• Work instruction
In the listing below, find each line that holds the string "detailed" and copy it.

• Study material

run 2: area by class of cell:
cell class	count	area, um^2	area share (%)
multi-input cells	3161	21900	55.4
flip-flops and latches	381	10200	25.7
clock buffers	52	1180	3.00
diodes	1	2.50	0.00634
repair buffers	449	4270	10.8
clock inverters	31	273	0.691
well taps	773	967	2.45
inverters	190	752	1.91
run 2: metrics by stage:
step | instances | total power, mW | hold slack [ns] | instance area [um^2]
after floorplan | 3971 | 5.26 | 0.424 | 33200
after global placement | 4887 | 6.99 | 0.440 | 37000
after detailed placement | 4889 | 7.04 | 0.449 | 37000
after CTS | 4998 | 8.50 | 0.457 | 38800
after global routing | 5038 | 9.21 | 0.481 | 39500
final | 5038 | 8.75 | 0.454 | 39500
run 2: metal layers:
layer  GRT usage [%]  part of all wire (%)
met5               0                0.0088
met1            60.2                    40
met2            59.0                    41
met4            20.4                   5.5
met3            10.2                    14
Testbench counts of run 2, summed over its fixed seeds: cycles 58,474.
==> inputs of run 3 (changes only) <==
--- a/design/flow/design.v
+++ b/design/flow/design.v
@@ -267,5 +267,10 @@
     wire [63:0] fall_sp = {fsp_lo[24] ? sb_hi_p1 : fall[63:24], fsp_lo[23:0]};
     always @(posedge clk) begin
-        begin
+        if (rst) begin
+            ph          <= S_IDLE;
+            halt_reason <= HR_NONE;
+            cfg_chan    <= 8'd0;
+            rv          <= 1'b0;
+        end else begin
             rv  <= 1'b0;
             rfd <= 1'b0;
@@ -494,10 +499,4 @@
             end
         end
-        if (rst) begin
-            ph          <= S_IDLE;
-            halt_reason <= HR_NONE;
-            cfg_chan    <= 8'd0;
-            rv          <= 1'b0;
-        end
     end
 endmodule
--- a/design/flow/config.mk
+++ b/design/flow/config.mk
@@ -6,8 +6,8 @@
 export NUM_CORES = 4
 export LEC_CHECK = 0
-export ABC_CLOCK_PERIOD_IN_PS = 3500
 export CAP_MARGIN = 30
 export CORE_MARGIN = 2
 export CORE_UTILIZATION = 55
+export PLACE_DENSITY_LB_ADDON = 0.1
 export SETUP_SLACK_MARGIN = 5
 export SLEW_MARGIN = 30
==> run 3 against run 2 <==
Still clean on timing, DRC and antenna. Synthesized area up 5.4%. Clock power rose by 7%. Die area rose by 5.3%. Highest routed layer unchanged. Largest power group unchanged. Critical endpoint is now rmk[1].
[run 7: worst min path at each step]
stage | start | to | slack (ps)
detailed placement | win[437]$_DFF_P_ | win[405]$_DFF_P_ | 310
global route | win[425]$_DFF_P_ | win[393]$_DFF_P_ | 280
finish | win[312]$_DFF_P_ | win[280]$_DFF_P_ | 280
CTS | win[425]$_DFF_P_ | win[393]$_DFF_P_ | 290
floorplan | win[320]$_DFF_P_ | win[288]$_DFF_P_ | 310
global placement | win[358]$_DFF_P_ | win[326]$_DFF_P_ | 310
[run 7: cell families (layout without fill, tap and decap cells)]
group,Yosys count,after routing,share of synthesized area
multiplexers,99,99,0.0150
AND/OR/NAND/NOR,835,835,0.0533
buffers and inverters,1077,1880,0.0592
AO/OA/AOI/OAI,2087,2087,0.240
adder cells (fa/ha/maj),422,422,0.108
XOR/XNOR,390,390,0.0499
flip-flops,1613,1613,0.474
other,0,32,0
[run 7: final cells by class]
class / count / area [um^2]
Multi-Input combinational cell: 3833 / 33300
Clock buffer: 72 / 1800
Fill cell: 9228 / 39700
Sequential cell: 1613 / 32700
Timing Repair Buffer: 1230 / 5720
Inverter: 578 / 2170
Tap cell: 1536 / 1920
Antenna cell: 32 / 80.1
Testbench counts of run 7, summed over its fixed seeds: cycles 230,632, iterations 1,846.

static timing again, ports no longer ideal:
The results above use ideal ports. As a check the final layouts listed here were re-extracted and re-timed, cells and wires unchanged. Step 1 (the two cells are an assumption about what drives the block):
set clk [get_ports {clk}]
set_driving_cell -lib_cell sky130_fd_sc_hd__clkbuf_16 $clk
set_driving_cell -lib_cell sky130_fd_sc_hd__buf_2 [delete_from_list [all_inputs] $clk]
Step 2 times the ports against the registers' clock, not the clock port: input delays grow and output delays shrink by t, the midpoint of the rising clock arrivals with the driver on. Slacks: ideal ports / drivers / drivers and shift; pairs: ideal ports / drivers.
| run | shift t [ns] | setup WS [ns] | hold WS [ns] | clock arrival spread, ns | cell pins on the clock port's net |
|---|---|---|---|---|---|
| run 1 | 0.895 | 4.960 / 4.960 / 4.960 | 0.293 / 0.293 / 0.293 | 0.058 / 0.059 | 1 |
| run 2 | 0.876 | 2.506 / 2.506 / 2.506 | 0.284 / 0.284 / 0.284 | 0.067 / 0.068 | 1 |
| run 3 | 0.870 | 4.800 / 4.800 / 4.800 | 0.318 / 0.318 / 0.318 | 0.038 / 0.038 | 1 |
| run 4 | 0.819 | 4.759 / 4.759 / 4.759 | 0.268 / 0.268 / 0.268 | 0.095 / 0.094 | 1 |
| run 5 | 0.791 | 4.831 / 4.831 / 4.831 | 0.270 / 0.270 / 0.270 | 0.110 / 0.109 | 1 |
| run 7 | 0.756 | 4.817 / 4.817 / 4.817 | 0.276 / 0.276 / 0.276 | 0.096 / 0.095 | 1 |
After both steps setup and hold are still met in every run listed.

---

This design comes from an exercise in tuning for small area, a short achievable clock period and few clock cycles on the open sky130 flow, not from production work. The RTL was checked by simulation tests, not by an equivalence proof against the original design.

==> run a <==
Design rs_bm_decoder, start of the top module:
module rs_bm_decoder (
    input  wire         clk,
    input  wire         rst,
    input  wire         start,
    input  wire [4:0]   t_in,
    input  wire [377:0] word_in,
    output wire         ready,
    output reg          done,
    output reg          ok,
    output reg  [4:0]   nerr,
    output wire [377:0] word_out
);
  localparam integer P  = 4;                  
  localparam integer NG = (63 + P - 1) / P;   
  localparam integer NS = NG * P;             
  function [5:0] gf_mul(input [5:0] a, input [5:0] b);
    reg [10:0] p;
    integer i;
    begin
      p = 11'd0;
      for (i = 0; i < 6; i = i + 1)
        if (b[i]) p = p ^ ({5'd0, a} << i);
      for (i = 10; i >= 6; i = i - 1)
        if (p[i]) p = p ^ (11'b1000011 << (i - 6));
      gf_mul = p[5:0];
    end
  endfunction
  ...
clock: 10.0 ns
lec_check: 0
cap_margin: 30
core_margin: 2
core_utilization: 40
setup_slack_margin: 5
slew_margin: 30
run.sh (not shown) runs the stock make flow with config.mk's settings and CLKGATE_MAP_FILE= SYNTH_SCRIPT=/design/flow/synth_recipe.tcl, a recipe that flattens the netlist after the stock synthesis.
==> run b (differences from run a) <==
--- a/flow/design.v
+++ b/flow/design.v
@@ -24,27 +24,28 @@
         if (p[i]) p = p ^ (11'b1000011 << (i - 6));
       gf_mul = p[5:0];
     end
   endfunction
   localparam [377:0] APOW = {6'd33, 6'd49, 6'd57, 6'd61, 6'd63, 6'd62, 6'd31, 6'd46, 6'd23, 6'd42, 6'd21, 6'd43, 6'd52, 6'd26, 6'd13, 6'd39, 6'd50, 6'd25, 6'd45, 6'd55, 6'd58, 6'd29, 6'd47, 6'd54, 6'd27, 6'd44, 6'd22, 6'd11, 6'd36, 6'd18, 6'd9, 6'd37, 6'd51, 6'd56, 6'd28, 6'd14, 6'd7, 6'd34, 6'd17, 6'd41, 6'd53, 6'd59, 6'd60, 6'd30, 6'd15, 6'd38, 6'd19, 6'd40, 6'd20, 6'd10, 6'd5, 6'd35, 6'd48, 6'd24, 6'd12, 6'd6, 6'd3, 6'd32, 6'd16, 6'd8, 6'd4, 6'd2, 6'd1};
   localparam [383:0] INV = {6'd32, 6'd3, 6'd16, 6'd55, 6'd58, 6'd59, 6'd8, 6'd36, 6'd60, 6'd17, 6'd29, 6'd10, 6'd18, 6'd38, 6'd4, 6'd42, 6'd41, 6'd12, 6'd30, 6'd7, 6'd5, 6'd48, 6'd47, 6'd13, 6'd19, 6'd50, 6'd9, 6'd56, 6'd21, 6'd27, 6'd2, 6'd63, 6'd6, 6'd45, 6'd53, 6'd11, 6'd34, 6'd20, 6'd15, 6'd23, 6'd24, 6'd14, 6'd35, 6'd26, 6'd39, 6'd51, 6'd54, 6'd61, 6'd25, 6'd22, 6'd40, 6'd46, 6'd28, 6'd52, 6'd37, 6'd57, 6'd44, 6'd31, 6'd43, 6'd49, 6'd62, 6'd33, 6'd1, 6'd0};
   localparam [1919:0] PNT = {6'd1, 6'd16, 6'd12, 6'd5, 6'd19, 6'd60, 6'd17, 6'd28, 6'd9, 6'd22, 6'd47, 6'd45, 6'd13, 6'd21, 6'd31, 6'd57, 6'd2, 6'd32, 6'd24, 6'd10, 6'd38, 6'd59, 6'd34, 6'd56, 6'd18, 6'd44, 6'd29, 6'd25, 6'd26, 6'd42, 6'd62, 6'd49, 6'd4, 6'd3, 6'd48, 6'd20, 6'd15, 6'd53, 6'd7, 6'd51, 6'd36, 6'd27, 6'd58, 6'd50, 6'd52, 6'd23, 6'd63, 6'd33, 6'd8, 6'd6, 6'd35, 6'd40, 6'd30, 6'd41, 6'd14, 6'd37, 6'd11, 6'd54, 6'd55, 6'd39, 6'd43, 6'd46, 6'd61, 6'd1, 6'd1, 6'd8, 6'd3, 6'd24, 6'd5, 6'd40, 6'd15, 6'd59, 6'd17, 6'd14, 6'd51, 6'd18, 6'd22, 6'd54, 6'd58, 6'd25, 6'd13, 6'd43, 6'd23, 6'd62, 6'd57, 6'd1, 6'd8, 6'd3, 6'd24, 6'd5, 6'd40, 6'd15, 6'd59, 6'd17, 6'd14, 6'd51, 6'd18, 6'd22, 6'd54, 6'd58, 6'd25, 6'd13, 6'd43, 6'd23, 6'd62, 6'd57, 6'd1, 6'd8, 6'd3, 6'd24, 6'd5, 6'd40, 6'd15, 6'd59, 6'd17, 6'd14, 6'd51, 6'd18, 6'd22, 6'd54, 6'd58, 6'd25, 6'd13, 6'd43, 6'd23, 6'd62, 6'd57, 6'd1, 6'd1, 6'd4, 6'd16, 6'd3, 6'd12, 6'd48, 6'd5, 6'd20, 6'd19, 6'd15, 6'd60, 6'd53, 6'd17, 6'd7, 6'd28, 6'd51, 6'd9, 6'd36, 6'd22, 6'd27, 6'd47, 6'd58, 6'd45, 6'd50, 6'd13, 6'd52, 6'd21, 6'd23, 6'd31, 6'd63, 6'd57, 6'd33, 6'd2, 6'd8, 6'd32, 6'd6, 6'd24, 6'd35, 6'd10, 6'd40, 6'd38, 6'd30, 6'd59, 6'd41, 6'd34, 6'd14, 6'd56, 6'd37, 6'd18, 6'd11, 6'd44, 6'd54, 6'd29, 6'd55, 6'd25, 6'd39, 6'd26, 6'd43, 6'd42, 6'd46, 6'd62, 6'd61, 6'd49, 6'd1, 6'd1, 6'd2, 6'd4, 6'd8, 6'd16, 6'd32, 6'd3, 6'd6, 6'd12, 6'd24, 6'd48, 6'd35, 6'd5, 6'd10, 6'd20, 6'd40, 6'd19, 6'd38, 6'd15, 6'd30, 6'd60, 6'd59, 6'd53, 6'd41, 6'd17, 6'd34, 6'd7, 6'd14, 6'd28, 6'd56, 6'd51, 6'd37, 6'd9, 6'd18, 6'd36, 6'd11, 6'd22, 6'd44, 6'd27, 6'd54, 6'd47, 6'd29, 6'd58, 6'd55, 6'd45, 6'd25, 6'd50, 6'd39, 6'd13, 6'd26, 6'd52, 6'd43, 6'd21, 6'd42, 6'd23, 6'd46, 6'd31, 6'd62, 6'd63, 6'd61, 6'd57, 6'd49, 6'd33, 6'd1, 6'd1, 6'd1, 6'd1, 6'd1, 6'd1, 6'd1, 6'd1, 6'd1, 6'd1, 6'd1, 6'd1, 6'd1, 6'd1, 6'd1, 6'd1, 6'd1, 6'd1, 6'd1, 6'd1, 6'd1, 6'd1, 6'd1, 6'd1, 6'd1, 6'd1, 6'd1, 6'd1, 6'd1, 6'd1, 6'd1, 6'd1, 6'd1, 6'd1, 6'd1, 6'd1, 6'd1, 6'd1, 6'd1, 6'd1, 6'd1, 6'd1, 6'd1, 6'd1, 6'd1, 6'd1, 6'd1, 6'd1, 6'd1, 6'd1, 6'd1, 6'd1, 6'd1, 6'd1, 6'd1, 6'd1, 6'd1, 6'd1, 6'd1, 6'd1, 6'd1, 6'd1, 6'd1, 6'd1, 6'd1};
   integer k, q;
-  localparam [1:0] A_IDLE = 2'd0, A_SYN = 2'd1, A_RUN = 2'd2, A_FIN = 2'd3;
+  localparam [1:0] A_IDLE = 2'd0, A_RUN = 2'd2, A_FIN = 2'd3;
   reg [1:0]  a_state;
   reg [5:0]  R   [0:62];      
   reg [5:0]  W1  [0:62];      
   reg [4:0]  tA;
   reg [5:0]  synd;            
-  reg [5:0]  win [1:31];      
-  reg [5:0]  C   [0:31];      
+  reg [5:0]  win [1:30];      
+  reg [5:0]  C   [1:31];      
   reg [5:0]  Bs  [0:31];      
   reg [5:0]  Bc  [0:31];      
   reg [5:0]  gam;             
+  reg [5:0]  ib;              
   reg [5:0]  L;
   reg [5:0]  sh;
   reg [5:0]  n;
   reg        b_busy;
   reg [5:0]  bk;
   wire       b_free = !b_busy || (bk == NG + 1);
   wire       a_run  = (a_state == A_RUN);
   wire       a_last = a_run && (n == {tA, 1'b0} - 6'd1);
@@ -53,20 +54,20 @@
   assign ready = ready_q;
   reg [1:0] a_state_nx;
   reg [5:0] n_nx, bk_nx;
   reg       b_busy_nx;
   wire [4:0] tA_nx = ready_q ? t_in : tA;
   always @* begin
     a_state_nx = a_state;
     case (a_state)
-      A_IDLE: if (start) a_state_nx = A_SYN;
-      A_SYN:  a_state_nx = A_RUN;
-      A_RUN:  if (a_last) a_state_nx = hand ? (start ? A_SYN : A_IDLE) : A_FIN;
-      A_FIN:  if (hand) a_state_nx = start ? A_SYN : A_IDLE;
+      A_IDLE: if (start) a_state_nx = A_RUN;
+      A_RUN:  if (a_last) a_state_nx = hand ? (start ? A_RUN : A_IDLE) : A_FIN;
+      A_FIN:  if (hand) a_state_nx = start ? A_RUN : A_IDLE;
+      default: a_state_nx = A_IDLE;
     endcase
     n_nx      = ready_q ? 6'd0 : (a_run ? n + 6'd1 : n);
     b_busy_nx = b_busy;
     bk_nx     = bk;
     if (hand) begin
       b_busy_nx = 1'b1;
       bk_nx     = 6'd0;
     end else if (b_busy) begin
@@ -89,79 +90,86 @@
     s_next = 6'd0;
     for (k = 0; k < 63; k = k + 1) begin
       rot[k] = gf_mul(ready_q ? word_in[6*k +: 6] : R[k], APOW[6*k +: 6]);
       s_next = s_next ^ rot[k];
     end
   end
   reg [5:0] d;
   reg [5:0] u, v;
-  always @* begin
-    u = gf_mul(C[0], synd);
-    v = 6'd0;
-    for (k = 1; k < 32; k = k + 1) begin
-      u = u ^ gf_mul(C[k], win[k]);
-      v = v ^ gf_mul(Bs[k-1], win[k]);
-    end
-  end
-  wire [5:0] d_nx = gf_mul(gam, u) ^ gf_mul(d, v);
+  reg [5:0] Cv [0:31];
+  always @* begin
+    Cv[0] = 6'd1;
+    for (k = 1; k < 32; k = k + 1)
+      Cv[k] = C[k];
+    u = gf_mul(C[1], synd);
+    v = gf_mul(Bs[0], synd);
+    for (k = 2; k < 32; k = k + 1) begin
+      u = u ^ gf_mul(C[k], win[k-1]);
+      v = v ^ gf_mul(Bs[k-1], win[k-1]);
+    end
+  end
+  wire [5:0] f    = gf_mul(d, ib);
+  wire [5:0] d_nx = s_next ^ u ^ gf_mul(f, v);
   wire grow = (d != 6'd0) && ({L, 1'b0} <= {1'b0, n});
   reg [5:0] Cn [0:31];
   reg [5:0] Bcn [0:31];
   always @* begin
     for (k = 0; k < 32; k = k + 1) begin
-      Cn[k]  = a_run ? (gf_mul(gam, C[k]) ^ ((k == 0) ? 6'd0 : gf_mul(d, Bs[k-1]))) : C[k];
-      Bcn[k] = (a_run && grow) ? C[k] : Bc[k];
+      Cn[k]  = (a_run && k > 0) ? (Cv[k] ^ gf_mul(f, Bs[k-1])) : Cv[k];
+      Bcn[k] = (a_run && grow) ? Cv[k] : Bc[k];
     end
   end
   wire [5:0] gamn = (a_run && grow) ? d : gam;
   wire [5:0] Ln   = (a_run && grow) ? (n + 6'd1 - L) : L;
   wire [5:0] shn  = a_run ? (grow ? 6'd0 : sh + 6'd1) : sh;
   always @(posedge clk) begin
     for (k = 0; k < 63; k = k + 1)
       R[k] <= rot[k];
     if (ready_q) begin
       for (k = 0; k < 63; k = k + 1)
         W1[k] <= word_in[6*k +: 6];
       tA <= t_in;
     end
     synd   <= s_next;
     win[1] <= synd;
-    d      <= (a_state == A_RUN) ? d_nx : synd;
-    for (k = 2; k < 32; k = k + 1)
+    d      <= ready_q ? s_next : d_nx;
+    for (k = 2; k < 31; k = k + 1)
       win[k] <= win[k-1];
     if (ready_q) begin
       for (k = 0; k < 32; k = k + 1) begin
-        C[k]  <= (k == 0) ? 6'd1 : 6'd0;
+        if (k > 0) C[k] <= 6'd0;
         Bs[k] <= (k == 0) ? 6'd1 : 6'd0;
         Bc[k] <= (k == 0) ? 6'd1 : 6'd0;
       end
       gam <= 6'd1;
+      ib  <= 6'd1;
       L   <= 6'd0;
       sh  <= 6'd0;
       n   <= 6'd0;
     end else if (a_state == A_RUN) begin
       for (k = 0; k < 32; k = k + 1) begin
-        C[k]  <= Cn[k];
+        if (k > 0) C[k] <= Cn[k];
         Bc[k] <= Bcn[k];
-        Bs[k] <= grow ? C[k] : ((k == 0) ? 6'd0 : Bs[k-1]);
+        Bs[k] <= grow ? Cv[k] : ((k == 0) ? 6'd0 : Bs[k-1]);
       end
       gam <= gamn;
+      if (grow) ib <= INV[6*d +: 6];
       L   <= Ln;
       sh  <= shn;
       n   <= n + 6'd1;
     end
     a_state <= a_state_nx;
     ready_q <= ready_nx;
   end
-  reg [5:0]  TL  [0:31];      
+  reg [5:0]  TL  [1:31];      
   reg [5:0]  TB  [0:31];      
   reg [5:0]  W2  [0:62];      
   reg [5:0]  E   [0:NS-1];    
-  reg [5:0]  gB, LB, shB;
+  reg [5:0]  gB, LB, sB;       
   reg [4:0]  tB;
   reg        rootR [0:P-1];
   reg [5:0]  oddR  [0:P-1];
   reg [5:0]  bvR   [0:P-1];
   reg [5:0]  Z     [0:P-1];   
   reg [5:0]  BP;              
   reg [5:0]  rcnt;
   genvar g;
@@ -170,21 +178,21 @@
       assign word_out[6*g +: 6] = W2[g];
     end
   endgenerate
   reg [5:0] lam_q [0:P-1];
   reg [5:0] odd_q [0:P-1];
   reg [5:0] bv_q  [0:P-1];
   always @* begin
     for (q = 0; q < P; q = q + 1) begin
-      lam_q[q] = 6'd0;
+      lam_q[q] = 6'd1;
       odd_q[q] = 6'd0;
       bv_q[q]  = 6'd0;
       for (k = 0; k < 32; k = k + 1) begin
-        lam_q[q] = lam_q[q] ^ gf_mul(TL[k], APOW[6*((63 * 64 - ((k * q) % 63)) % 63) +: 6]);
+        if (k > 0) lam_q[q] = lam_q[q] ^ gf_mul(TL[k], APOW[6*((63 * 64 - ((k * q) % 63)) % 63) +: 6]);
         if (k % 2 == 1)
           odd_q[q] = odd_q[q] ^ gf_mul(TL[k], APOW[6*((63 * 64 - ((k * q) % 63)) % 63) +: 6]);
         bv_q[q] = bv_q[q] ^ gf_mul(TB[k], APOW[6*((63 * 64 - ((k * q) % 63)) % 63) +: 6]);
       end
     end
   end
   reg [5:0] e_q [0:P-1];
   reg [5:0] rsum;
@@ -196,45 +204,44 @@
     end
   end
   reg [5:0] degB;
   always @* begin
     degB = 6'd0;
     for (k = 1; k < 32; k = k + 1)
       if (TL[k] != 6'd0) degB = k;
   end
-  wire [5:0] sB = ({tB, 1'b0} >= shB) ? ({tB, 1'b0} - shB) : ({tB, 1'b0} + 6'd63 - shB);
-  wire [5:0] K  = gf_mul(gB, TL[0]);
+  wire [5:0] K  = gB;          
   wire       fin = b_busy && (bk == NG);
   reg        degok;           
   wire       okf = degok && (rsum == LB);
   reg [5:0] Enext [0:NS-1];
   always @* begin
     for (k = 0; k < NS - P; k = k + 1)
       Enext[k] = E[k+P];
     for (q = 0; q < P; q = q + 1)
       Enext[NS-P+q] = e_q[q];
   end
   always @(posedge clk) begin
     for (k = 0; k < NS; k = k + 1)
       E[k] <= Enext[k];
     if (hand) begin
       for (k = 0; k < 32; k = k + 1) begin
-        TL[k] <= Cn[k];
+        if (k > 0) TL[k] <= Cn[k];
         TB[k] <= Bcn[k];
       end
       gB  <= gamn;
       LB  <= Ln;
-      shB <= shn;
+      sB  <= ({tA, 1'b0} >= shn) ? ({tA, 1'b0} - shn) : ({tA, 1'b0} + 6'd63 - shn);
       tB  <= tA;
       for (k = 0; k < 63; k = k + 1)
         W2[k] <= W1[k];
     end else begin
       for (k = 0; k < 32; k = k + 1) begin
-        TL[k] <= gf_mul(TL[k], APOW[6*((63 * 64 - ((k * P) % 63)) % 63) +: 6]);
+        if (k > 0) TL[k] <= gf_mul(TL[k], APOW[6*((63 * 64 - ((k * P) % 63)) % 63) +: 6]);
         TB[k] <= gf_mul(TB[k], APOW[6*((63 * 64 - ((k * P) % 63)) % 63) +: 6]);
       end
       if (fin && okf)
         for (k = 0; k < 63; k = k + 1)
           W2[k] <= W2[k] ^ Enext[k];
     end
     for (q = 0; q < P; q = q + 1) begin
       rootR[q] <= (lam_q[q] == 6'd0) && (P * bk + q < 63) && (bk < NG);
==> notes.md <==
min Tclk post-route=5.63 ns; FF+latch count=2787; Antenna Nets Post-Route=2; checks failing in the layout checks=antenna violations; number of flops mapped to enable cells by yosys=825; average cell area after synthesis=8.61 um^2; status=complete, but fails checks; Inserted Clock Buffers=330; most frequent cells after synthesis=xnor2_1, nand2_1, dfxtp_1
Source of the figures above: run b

• Exercise response
after detailed placement | 4889 | 7.04 | 0.449 | 37000
detailed placement | win[437]$_DFF_P_ | win[405]$_DFF_P_ | 310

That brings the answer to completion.